Elsewhere on the Chinese Internet, weibo users have passed around a poem by Xing Mie, written last year, which translator Martin Winter linked to both recent discussion by President Xi Jinping and others of the “Chinese dream,” as well as the Huangpu pig carcasses. Winter posted his own translation of the poem:

Xing Mie

father likes to take a nap
father was born in 1949.
he always liked to fall asleep.
especially now
he dozes off all the time.
it’s like he never wakes up.
actually, mother says
when father was young,
he was very active at the unit.
went there early, came back late.
then, after 10 years of confusion
he never woke up again.
even when he sleeps
his eyes are half open.

2012-05-07

Tr. MW, March 2013

A post on The Atlantic website argues that the government has taken a relatively open approach to covering the pig scandal:

China’s government-backed press is covering the dead hog disaster with something approaching an open and critical tone. The domestic media has not been given carte blanche to report freely. Still, the fact that there is no cover up is a positive step.

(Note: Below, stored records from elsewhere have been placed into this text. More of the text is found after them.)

==> src/rtl/pet_needs_engine.sv <==
// rtl/pet_needs_engine.sv - care-request responder: FEED/HEAL actions, need levels, display word
// Optional decay of need levels is built only when PET_NEEDS_DECAY_EN is defined.
module pet_needs_engine #(
  parameter int ACTIVE_CYCLES = 50_000_000,
  parameter int DECAY_CYCLES  = 500_000_000
) (
  input  logic        clk,
  input  logic        reset,
  input  logic        req_comida,
  input  logic        req_medicina,
  output logic        activo_comida,
  output logic        activo_medicina,
  output logic [1:0]  nivel_comida,
  output logic [1:0]  nivel_medicina,
  output logic [15:0] num
);

  typedef enum logic [1:0] {
    IDLE = 2'd0,
    FEED = 2'd1,
    HEAL = 2'd2
  } state_t;

  localparam int AW = $clog2(ACTIVE_CYCLES);
  localparam logic [AW-1:0] ACT_LAST = AW'(ACTIVE_CYCLES - 1);

  state_t        state, state_next;
  logic [AW-1:0] act_cnt, act_next;
  logic [1:0]    food_next, med_next;
  logic          inc_food, inc_med;
  logic          decay_tick;
  logic [15:0]   num_next;

`ifdef PET_NEEDS_DECAY_EN
  localparam int DW = $clog2(DECAY_CYCLES);
  localparam logic [DW-1:0] DECAY_LAST = DW'(DECAY_CYCLES - 1);

  logic [DW-1:0] decay_cnt;

  assign decay_tick = (decay_cnt == DECAY_LAST);

  always_ff @(posedge clk) begin
    if (reset) begin
      decay_cnt <= '0;
    end else if (decay_tick) begin
      decay_cnt <= '0;
    end else begin
      decay_cnt <= decay_cnt + DW'(1);
    end
  end
`else
  // DECAY_CYCLES is a non-negative int, so this is a constant zero: levels never decay.
  assign decay_tick = (DECAY_CYCLES < 0);
`endif

  always_comb begin
    state_next = state;
    act_next   = act_cnt + AW'(1);
    inc_food   = 1'b0;
    inc_med    = 1'b0;
    case (state)
      IDLE: begin
        act_next = '0;
        // Food has priority; a simultaneous medicine request is dropped.
        if (req_comida) begin
          state_next = FEED;
          inc_food   = 1'b1;
        end else if (req_medicina) begin
          state_next = HEAL;
          inc_med    = 1'b1;
        end
      end
      FEED, HEAL: begin
        if (act_cnt == ACT_LAST) begin
          state_next = IDLE;
        end
      end
      default: begin
        state_next = IDLE;
        act_next   = '0;
      end
    endcase
  end

  // An increment on a tick suppresses decay for that level only.
  always_comb begin
    food_next = nivel_comida;
    med_next  = nivel_medicina;
    if (inc_food) begin
      if (nivel_comida != 2'd3) food_next = nivel_comida + 2'd1;
    end else if (decay_tick && nivel_comida != 2'd0) begin
      food_next = nivel_comida - 2'd1;
    end
    if (inc_med) begin
      if (nivel_medicina != 2'd3) med_next = nivel_medicina + 2'd1;
    end else if (decay_tick && nivel_medicina != 2'd0) begin
      med_next = nivel_medicina - 2'd1;
    end
  end

  always_comb begin
    num_next = {2'b00, state_next, 2'b00, food_next, 2'b00, med_next,
                ((food_next == 2'd0) || (med_next == 2'd0)) ? 4'hF : 4'h0};
  end

  always_ff @(posedge clk) begin
    if (reset) begin
      state           <= IDLE;
      act_cnt         <= '0;
      nivel_comida    <= 2'd3;
      nivel_medicina  <= 2'd3;
      activo_comida   <= 1'b0;
      activo_medicina <= 1'b0;
      num             <= 16'h0330;
    end else begin
      state           <= state_next;
      act_cnt         <= act_next;
      nivel_comida    <= food_next;
      nivel_medicina  <= med_next;
      activo_comida   <= (state_next == FEED);
      activo_medicina <= (state_next == HEAL);
      num             <= num_next;
    end
  end

endmodule

==> config.mk <==
export PLATFORM = sky130hd
export DESIGN_NAME = pet_needs_engine
export DESIGN_NICKNAME = d
export VERILOG_FILES = /design/src/rtl/pet_needs_engine.sv
export SDC_FILE = /design/constraint.sdc
export NUM_CORES = 1
export LEC_CHECK = 0
export BUFFER_PORTS_ARGS = -buffer_cell sky130_fd_sc_hd__buf_2
export CORE_MARGIN = 2
export CORE_UTILIZATION = 55
export DETAILED_ROUTE_END_ITERATION = 16
export PLACE_DENSITY = 0.8
export SLEW_MARGIN = 0
export SYNTH_ARGS = -nofsm -noshare
export SYNTH_HDL_FRONTEND = slang
export SYNTH_SLANG_ARGS = --single-unit
export TNS_END_PERCENT = 1
==> constraint.sdc <==
create_clock -name clk -period 1.8 [get_ports clk]
set_input_delay 0.36 -clock clk [delete_from_list [all_inputs] [get_ports clk]]
set_output_delay 0.36 -clock clk [all_outputs]
set_load 0.1 [all_outputs]
# Word-level counts from Yosys, hierarchy flattened
# Cells that the tools add are included.
op_classes:
  n_addsub: 3
  eq_ne: 7
  muxes: 14
  n_bitwise: 1
  n_reduce_logical: 6
ops:
  columns: ["operator", "count"]
  rows:
  - ["26-bit by 1-bit adder with 26-bit output (second input constant)", 1]
  - ["26-bit equality test (second input constant)", 1]
  - ["2-bit two-way mux", 7]
  - ["2-bit zero test", 3]
  - ["1-bit two-way mux", 5]
  - ["2-bit by 1-bit adder with 2-bit output (second input constant)", 2]
  - ["2-bit by 1-bit equality test with 1-bit output (second input constant)", 2]
  - ["2-bit equality test (second input constant)", 2]
  - ["4-bit two-way mux", 1]
  - ["2-bit != test (second input constant)", 2]
  - ["2-bit case mux with 2 select lines", 1]
  - ["2-bit OR reduction", 2]
  - ["1-bit logical OR", 1]
  - ["1-bit NOT", 1]
word_totals:
  reg_bits: 50
  in_bits: 4
  output_inout_bits: 22
  word_cells: 39

# Logic depth before layout (Yosys ltp)
# Gate-level depths: netlist (run 1).
depth:
  ltp_word: 7
  ltp_mapped: 7
  mapped_depth_nobuf: 7

# Worst setup path after synthesis (run 1)
# OpenSTA, ideal clock, no wires.
synth_timing:
  path_type: "register to register"
  startpoint: "register, netlist name num[12]"
  endpoint: "register act_cnt[10]"
  setup_ns: 0.128
  arrival_ns: 2.073
  required_ns: 1.672
  slack_ns: -0.401
  path_stages_with_launch: 7
  period_less_slack_ns: 2.201
  path_cell_list: "dfxtp_1 > inv_1 > ha_1 > nand2b_1 > clkbuf_1 > clkbuf_1 > nor2_1"
synth_rtl:
  columns: ["element", "line", "rtl"]
  rows:
  - ["end signal, assigned", "117", "act_cnt <= act_next;"]
  - ["end, declared", "28", "logic [AW-1:0] act_cnt, act_next;"]

==> results.sh, run 1 <==
export IMPL_status="finished, violations left"
export IMPL_violations="design-rule violations"
export IMPL_yosys_warnings=0
export IMPL_area_growth_pct=8.68
export IMPL_cts_tree="done"
export IMPL_ys_ff_latch=35
export IMPL_syn_mean_instance_area_sq_um=8.87
export IMPL_root_buffer="clkbuf_4"
export IMPL_fin_nets=209
export IMPL_critical_path_max_fanout=6
export IMPL_p_int_mw=1.05
export IMPL_core_sq_mm=0.00281
export IMPL_grt_pass1_vias=1231
export IMPL_required_ns=2.09
export IMPL_regArea_sq_um=708
export IMPL_grt_pass1_wl_mm=5.22
export IMPL_rsz0062_at_grt="no"
export IMPL_synthDominantCellAreaShare=0.423
export IMPL_drt_iter0_markers=51
export IMPL_drtAntennaViolNets=0
export IMPL_p_seq_frac=0.539
export IMPL_dp_hpwl_mm=2.31
export IMPL_num_io_pins=26
export IMPL_synthTopCellsByCount="dfxtp_1, nor2_1, xor2_1"
export IMPL_die_area_sq_mm=0.00347
export IMPL_via_per_inst=5.59
export IMPL_grt_overflow=0
export IMPL_hold_ws_ns=0.318
export IMPL_ys_seq_area_frac=0.423
export IMPL_drcViolationCount=5
export IMPL_worst_clock_skew_ns=0.00481
export IMPL_vias=1307
export IMPL_swShare=0.286
export IMPL_yosys_area_top_type="dfxtp_1"
export IMPL_power_leakage_nw=0.726
export IMPL_cts_sinks=35
export IMPL_die_w_microns=58.9
export IMPL_drive_above_1_share=0.182
export IMPL_final_min_clock_period_ns=1.65
export IMPL_routed_wl_mm=3.01
export IMPL_cts_max_path_buffers=2
export IMPL_clkPwrFrac=0.328
export IMPL_clkSlewWorstSetupHoldPaths_ns=0.10
export IMPL_slew_violations=0
export IMPL_avgRoutedWirePerCell_microns=12.9
export IMPL_grtUsageMet3=0.0462
export IMPL_instances_no_fill=234
export IMPL_die_h_microns=58.9
export IMPL_n_antenna_cell=0
export IMPL_tns_ns=0
export IMPL_multi_input_area_sq_um=846
export IMPL_cts_buffers=5
export IMPL_rows=19
export IMPL_fmax_ghz=0.606
export IMPL_use_met2=0.348
export IMPL_start_util=0.591
export IMPL_num_fill_cells=237
export IMPL_grt_busiest_layer="met2"
export IMPL_grtUsageMet1=0.227
export IMPL_post_place_ws_ns=0.149
export IMPL_hp_class="input pin to register"
export IMPL_postSynthCellCount=187
export IMPL_gp_congestion=0.806
export IMPL_p_per_area_mw_per_mm2=814
export IMPL_period_share=0.917
export IMPL_cp_end_kind="register"
export IMPL_synth_edf_count=0
export IMPL_ir_drop_uv=570
export IMPL_dpl_cell_area_sq_mm=0.00172
export IMPL_setup_slack_ns=0.150
export IMPL_synth_most_common_cell="dfxtp_1"
export IMPL_critPathLaunchType="register"
export IMPL_grt_antenna_before_repair=0
export IMPL_synthFlopType="dfxtp_1"
export IMPL_final_setup_viol_count=0
export IMPL_p_sw_mw=0.419
export IMPL_hold_viol=0
export IMPL_cts_htree_levels=2
export IMPL_dp_cells=226
export IMPL_async_reset_ff_frac=0
export IMPL_cp_arrival_ns=1.94
export IMPL_path_class="register to register"
export IMPL_grt_use_total=0.197
export IMPL_dr_pass1_iters=12
export IMPL_grt_max_degree=16
export IMPL_cap_violations=0
export IMPL_clk_latency_ns=0.33
export IMPL_synth_cell_types=32
export IMPL_finalInstanceArea_sq_mm=0.00180
export IMPL_netlist_top_cells_area="dfxtp_1, xor2_1, nor2_1"
export IMPL_combPwrFrac=0.133
export IMPL_netlist_area_sq_mm=0.00166
export IMPL_port_buffers=19
[power by group through the flow]
stage               logic (mW)  registers, mW  clock network, mW
finish                   0.195          0.791              0.480
global placement         0.186          0.807                  0
CTS                      0.190          0.791              0.486
detailed placement       0.190          0.809                  0
floorplan                0.119          0.861                  0
global route             0.209          0.793              0.528
[registers in the layout, indices dropped and copies added, names as in the netlist]
register	cells
num	5
act_cnt	26
activo_comida	1
activo_medicina	1
nivel_medicina	1
nivel_comida	1
[metal layers]
layer | routed length (microns) | up-vias
met2 | 1570 | 44
met1 | 1240 | 608
met4 | 57 | 0
met3 | 147 | 10
li1 | - | 645
met5 | 0 | -
[critical path, cell delays in order, from the launching register on]
cell and delay, ns:
dfxtp_4 0.36, inv_1 0.07, ha_1 0.25, nor2b_1 0.22, and2_1 0.23, nor2_1 0.07
nor3_2 0.22, and3_1 0.18
[stage by stage]
stage               total power, mW  utilization
CTS                            1.47        0.638
floorplan                     0.980            -
global placement              0.993        0.614
global route                   1.53        0.642
detailed placement            0.999        0.614
finish                         1.47        0.642
[kinds of logic after synthesis]
| logic type | synth area share |
|---|---|
| adders and majority gates | 0.0226 |
| and+or+nand+nor | 0.304 |
| buffers and inverters | 0.0853 |
| AOI/OAI and AO/OA | 0.0362 |
| xor gates and xnor gates | 0.127 |
| other | 0.00226 |
| DFF | 0.423 |
[what timing repair did]
item,4_1_cts,5_1_grt
buffers inserted,0,0
hold buffers,0,0
endpoints found under the setup margin,0,3
gates resized for setup,0,2
[cell type report]
type	count	area share
multi-input cells	133	0.469
flip-flops and latches	35	0.393
repair buffers	23	0.0694
clock buffers	8	0.0382
well taps	31	0.0215
inverters	4	0.00833
[placed cells by master (no fill, tap or decap), drive strengths merged, types with 4 or more instances in the layout]
cell type	Yosys	layout
conb	1	6
nor3	5	5
xor2	19	19
and4	5	5
and3	7	7
clkbuf	5	8
xnor2	5	5
dfxtp	35	35
nor2	32	32
nand2	9	9
buf	15	23
nand3	11	11
nand4	8	8
inv	4	4
[worst paths after layout]
| kind | depth (start not counted) | slack (ns) | startpoint | end |
|---|---|---|---|---|
| worst max-delay path | 7 | 0.15 | num[12]$_SDFF_PP0_ | activo_medicina$_SDFF_PP0_ |
| worst min-delay path | 2 | 0.32 | req_comida | num[9]$_SDFF_PP1_ |
| worst max register to register | 7 | 0.15 | num[12]$_SDFF_PP0_ | activo_medicina$_SDFF_PP0_ |
| worst min register to register | 1 | 0.47 | act_cnt[0]$_SDFF_PP0_ | act_cnt[0]$_SDFF_PP0_ |
No activity file was read; power rests on OpenSTA's default activity.
==> run 2: changes to the inputs <==
CORE_ASPECT_RATIO = 0.7   (was not set)
==> results.sh, run 2 (synthesis gave the netlist of run 1 again) <==
export IMPL_cp_end_kind="register"
export IMPL_ir_drop_uv=497
export IMPL_cts_htree_levels=2
export IMPL_final_setup_viol_count=0
export IMPL_num_fill_cells=243
export IMPL_final_common_cell="dfxtp_1"
export IMPL_top_regs="act_cnt x26, num x5"
export IMPL_required_ns=2.04
export IMPL_cts_tree="done"
export IMPL_num_io_pins=26
export IMPL_use_met2=0.314
export IMPL_grt_pass1_wl_mm=5.34
export IMPL_dp_hpwl_mm=2.16
export IMPL_drcViolationCount=0
export IMPL_fin_nets=208
export IMPL_rows=16
export IMPL_path_class="register to register"
export IMPL_cts_sinks=35
export IMPL_rsz0062_at_grt="no"
export IMPL_grt_pass1_vias=1182
export IMPL_clkSlewWorstSetupHoldPaths_ns=0.07
export IMPL_status="completed"
export IMPL_largest_reg_flops=26
export IMPL_hold_viol=0
export IMPL_die_area_sq_mm=0.00348
export IMPL_clk_latency_ns=0.29
export IMPL_period_share=0.892
export IMPL_reg2regPathDepth=6
export IMPL_drtAntennaViolNets=0
export IMPL_regMostFlops="act_cnt"
export IMPL_via_per_inst=5.25
export IMPL_n_antenna_cell=0
export IMPL_grt_busiest_layer="met2"
export IMPL_critPathLaunchType="register"
export IMPL_vias=1250
export IMPL_root_buffer="clkbuf_8"
export IMPL_cts_max_path_buffers=2
export IMPL_r2r_end="activo_medicina$_SDFF_PP0_"
export IMPL_dpl_cell_area_sq_mm=0.00172
export IMPL_slew_violations=0
export IMPL_port_buffers=19
export IMPL_die_w_microns=69.6
export IMPL_avgRoutedWirePerCell_microns=12.5
export IMPL_dr_pass1_iters=5
export IMPL_cts_buffers=5
export IMPL_crit_path_start="act_cnt[0]$_SDFF_PP0_"
export IMPL_grt_use_total=0.196
export IMPL_core_sq_mm=0.00284
export IMPL_gp_congestion=0.790
export IMPL_cp_arrival_ns=1.84
export IMPL_drive_above_1_share=0.178
export IMPL_grt_overflow=0
export IMPL_worst_clock_skew_ns=0.00642
export IMPL_cap_violations=0
export IMPL_p_per_area_mw_per_mm2=840
export IMPL_start_util=0.583
export IMPL_power_leakage_nw=0.724
export IMPL_hp_class="input pin to register"
export IMPL_post_place_ws_ns=0.0687
export IMPL_fmax_ghz=0.623
export IMPL_grt_antenna_before_repair=0
export IMPL_finalInstanceArea_sq_mm=0.00181
export IMPL_area_growth_pct=9.36
export IMPL_multi_input_area_sq_um=843
export IMPL_grtUsageMet3=0.0573
export IMPL_setup_slack_ns=0.195
export IMPL_routed_wl_mm=2.99
export IMPL_tns_ns=0
export IMPL_final_cell_mix="dfxtp_1, nor2_1, xor2_1, buf_2, nand3_1"
export IMPL_critical_path_max_fanout=4
export IMPL_regArea_sq_um=708
export IMPL_final_min_clock_period_ns=1.61
export IMPL_die_h_microns=49.9
export IMPL_grtUsageMet1=0.247
export IMPL_crit_end="activo_medicina$_SDFF_PP0_"
export IMPL_grt_max_degree=27
export IMPL_r2r_start="act_cnt[0]$_SDFF_PP0_"
export IMPL_drt_iter0_markers=70
export IMPL_r2r_slack_ns=0.19
-- run 2: cell count changes in the layout (fill, tap and decap cells not counted), sizes merged --
cell	delta
buf	-1
clkbuf	-3
clkinv	+2
clkinvlp	+1
-- run 2: how the worst min path moves through the flow --
stage | start | end | slack (ns) | cells after the start
6_report | reset | num[12]$_SDFF_PP0_ | 0.35 | 2
5_1_grt | reset | num[12]$_SDFF_PP0_ | 0.38 | 2
4_1_cts | reset | num[12]$_SDFF_PP0_ | 0.34 | 2
3_5_place_dp | act_cnt[0]$_SDFF_PP0_ | act_cnt[0]$_SDFF_PP0_ | 0.46 | 1
3_3_place_gp | act_cnt[0]$_SDFF_PP0_ | act_cnt[0]$_SDFF_PP0_ | 0.44 | 1
2_1_floorplan | act_cnt[0]$_SDFF_PP0_ | act_cnt[0]$_SDFF_PP0_ | 0.43 | 1
-- run 2: area by class of cell --
cell class,instances,area share
Clock buffer,5,0.0380
Clock inverter,3,0.00828
Inverter,4,0.00828
Multi-Input combinational cell,133,0.465
Sequential cell,35,0.391
Tap cell,36,0.0248
Timing Repair Buffer,22,0.0649
-- run 2: power breakdown --
| group | switching [mW] | internal (mW) | leakage (nW) |
|---|---|---|---|
| clock network | 0.278 | 0.262 | 0.0392 |
| registers | 0.00633 | 0.784 | 0.284 |
| logic | 0.161 | 0.0313 | 0.400 |
-- run 2: per-layer routing --
metal | wire (microns) | part of all wire | up-vias
met5 | 0 | 0 | -
met4 | 54 | 0.018 | 0
met3 | 120 | 0.040 | 7
met2 | 1320 | 0.44 | 22
met1 | 1490 | 0.50 | 582
li1 | - | - | 639
-- run 2: timing repair --
item / 4_1_cts / 5_1_grt
hold buffers: 0 / 0
endpoints found under the setup margin: 0 / 3
resized for setup: 0 / 3
endpoints found under the hold margin: 0 / 0
buffers inserted: 0 / 0
-- run 2: critical path: stages, from the launching register on --
cell,delay (ns)
dfxtp_1,0.34
ha_1,0.25
and4_1,0.24
and4_1,0.16
and4b_1,0.21
nor3_2,0.18
and3_1,0.18
-- run 2: metrics by stage --
stage | hold WS (ns) | power (mW) | util | instances
2_1_floorplan | 0.430 | 0.980 | - | 192
4_1_cts | 0.344 | 1.54 | 0.635 | 238
3_3_place_gp | 0.443 | 0.991 | 0.605 | 230
6_report | 0.355 | 1.52 | 0.638 | 238
5_1_grt | 0.378 | 1.59 | 0.638 | 238
3_5_place_dp | 0.461 | 0.997 | 0.605 | 230
==> run 3: changes to the inputs <==
PLACE_DENSITY = 0.82   (was 0.8)
SLEW_MARGIN = 20   (was 0)
==> results.sh, run 3 (synthesis gave the netlist of run 1 again) <==
export IMPL_critical_path_max_fanout=4
export IMPL_via_per_inst=5.40
export IMPL_grt_pass1_vias=1238
export IMPL_cts_max_path_buffers=2
export IMPL_cp_arrival_ns=1.96
export IMPL_power_leakage_nw=0.739
export IMPL_dr_pass1_iters=4
export IMPL_fin_nets=208
export IMPL_hp_start="reset"
export IMPL_largest_reg_flops=26
export IMPL_hp_class="input pin to register"
export IMPL_path_class="register to register"
export IMPL_grt_overflow=0
export IMPL_rows=16
export IMPL_p_seq_frac=0.474
export IMPL_post_place_ws_ns=0.0428
export IMPL_cp_end_kind="register"
export IMPL_postCtsSetupBuffers=0
export IMPL_slew_violations=0
export IMPL_reg2regPathDepth=6
export IMPL_p_sw_mw=0.437
export IMPL_final_min_clock_period_ns=1.73
export IMPL_cts_hold_fix_buffers=0
export IMPL_avgRoutedWirePerCell_microns=12.7
export IMPL_fmax_ghz=0.579
export IMPL_core_sq_mm=0.00284
export IMPL_r2r_start="act_cnt[0]$_SDFF_PP0_"
export IMPL_area_growth_pct=10.7
export IMPL_cts_buffers=5
export IMPL_final_setup_viol_count=0
export IMPL_hold_viol=0
export IMPL_setup_slack_ns=0.0736
export IMPL_dp_hpwl_mm=2.13
export IMPL_rsz0062_at_grt="yes"
export IMPL_grt_antenna_before_repair=0
export IMPL_gp_congestion=0.906
export IMPL_grt_use_total=0.190
export IMPL_min_path_cells=2
export IMPL_final_cell_mix="dfxtp_1, nor2_1, xor2_1, buf_2, nand3_1"
export IMPL_final_common_cell="dfxtp_1"
export IMPL_grt_max_degree=27
export IMPL_die_h_microns=49.9
export IMPL_die_w_microns=69.6
export IMPL_vias=1286
export IMPL_n_antenna_cell=0
export IMPL_drive_above_1_share=0.178
export IMPL_num_io_pins=26
export IMPL_cpPeakStageDelay_ns=0.33
export IMPL_cts_tree="done"
export IMPL_root_buffer="clkbuf_8"
export IMPL_start_util=0.583
export IMPL_whs_endpoint="num[12]$_SDFF_PP0_"
export IMPL_clkSlewWorstSetupHoldPaths_ns=0.07
export IMPL_p_per_area_mw_per_mm2=908
export IMPL_port_buffers=19
export IMPL_drtAntennaViolNets=0
export IMPL_required_ns=2.03
export IMPL_r2r_end="activo_medicina$_SDFF_PP0_"
export IMPL_cp_cell_sequence="ha_1 -> and4_1 -> and4_1 -> and4b_1 -> nor3_2 -> and3_1"
export IMPL_critPathLaunchType="register"
export IMPL_r2r_slack_ns=0.07
export IMPL_tns_ns=0
export IMPL_grt_pass1_wl_mm=5.15
export IMPL_crit_path_start="act_cnt[0]$_SDFF_PP0_"
export IMPL_regMostFlops="act_cnt"
export IMPL_clkPwrFrac=0.408
export IMPL_cts_sinks=35
export IMPL_crit_slowest_cell="dfxtp_1"
export IMPL_combPwrFrac=0.118
export IMPL_swShare=0.262
export IMPL_clk_latency_ns=0.29
export IMPL_status="completed"
export IMPL_period_share=0.959
export IMPL_p_int_mw=1.23
export IMPL_routed_wl_mm=3.02
export IMPL_top_regs="act_cnt x26, num x5"
export IMPL_ir_drop_uv=708
export IMPL_drcViolationCount=0
export IMPL_drt_iter0_markers=48
export IMPL_worst_clock_skew_ns=0.0120
export IMPL_die_area_sq_mm=0.00348
export IMPL_cts_htree_levels=2
export IMPL_cap_violations=0
export IMPL_critPathMostFrequentCell="and4_1"
[run 3: what timing repair did]
| action | CTS | global route |
|---|---|---|
| gates resized for setup | 1 | 2 |
| pin swaps | 0 | 1 |
| setup endpoints to repair | 1 | 3 |
[run 3: area by class of cell]
class                      instances  area, sq um
timing repair buffer              22          118
clock buffer                       7         76.3
fill                             234         1010
tap                               36         45.0
clock inverter                     1         30.0
sequential                        35          708
inverter                           4         15.0
multi-input combinational        133          843
[run 3: worst max path at each step]
stage	cells after the start	slack, ns	end
2_1_floorplan	1	0.02	num[4]
3_3_place_gp	6	0.16	activo_medicina$_SDFF_PP0_
3_5_place_dp	7	0.04	activo_medicina$_SDFF_PP0_
4_1_cts	7	0.09	activo_medicina$_SDFF_PP0_
5_1_grt	6	-0.003	activo_medicina$_SDFF_PP0_
6_report	6	0.07	activo_medicina$_SDFF_PP0_
[run 3: power by group through the flow]
| stage | Clock (mW) | Combinational, mW | Sequential [mW] |
|---|---|---|---|
| floorplan | 0 | 0.119 | 0.861 |
| global placement | 0 | 0.183 | 0.807 |
| detailed placement | 0 | 0.190 | 0.808 |
| CTS | 0.686 | 0.193 | 0.790 |
| global route | 0.720 | 0.205 | 0.791 |
| finish | 0.680 | 0.197 | 0.790 |
[run 3: routing by layer]
| layer | share of wire | wire length [microns] | global-route usage | vias up |
|---|---|---|---|---|
| met4 | 0.031 | 93 | 0.106 | 0 |
| met5 | 0 | 0 | 0 | - |
| met3 | 0.045 | 136 | 0.0532 | 13 |
| met1 | 0.46 | 1390 | 0.224 | 594 |
| li1 | - | - | - | 644 |
| met2 | 0.46 | 1400 | 0.314 | 35 |
[run 3: per-stage QoR]
stage,utilization,power [mW],instances,hold slack (ns),cell area [sq um]
3_3_place_gp,0.605,0.990,230,0.442,1720
4_1_cts,0.644,1.67,238,0.367,1830
5_1_grt,0.646,1.72,238,0.373,1840
6_report,0.646,1.67,238,0.375,1840
3_5_place_dp,0.605,0.998,230,0.458,1720
2_1_floorplan,-,0.980,192,0.430,1680
[run 3: critical path, delay by kind of cell (launching register included)]
family / cells / cell delay [ns]
flip-flops: 1 / 0.33
adder cells (fa/ha/maj): 1 / 0.25
AND/OR/NAND/NOR: 5 / 1.11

Compare that with the toxic milk scandal in 2008, which the government banned from the Chinese media for months. Ignorant of the danger, parents continued to feed their kids poisoned milk. Six babies died and hundreds of thousands more were injured. Or, for that matter, the cover-up of severe acute respiratory syndrome–better known as SARS–in 2003.

Of course, this does not signal an end to media censorship in China. The nation’s new leaders under President Xi Jinping remain enthusiastic media muzzlers (paywall). But it does show that Communist Party chiefs, instead of just fearing negative media coverage, are learning to use it to achieve political goals.

However, as CDT reported, propaganda authorities have issued strict instructions for media coverage of the incident and have forbidden reporting from the scene.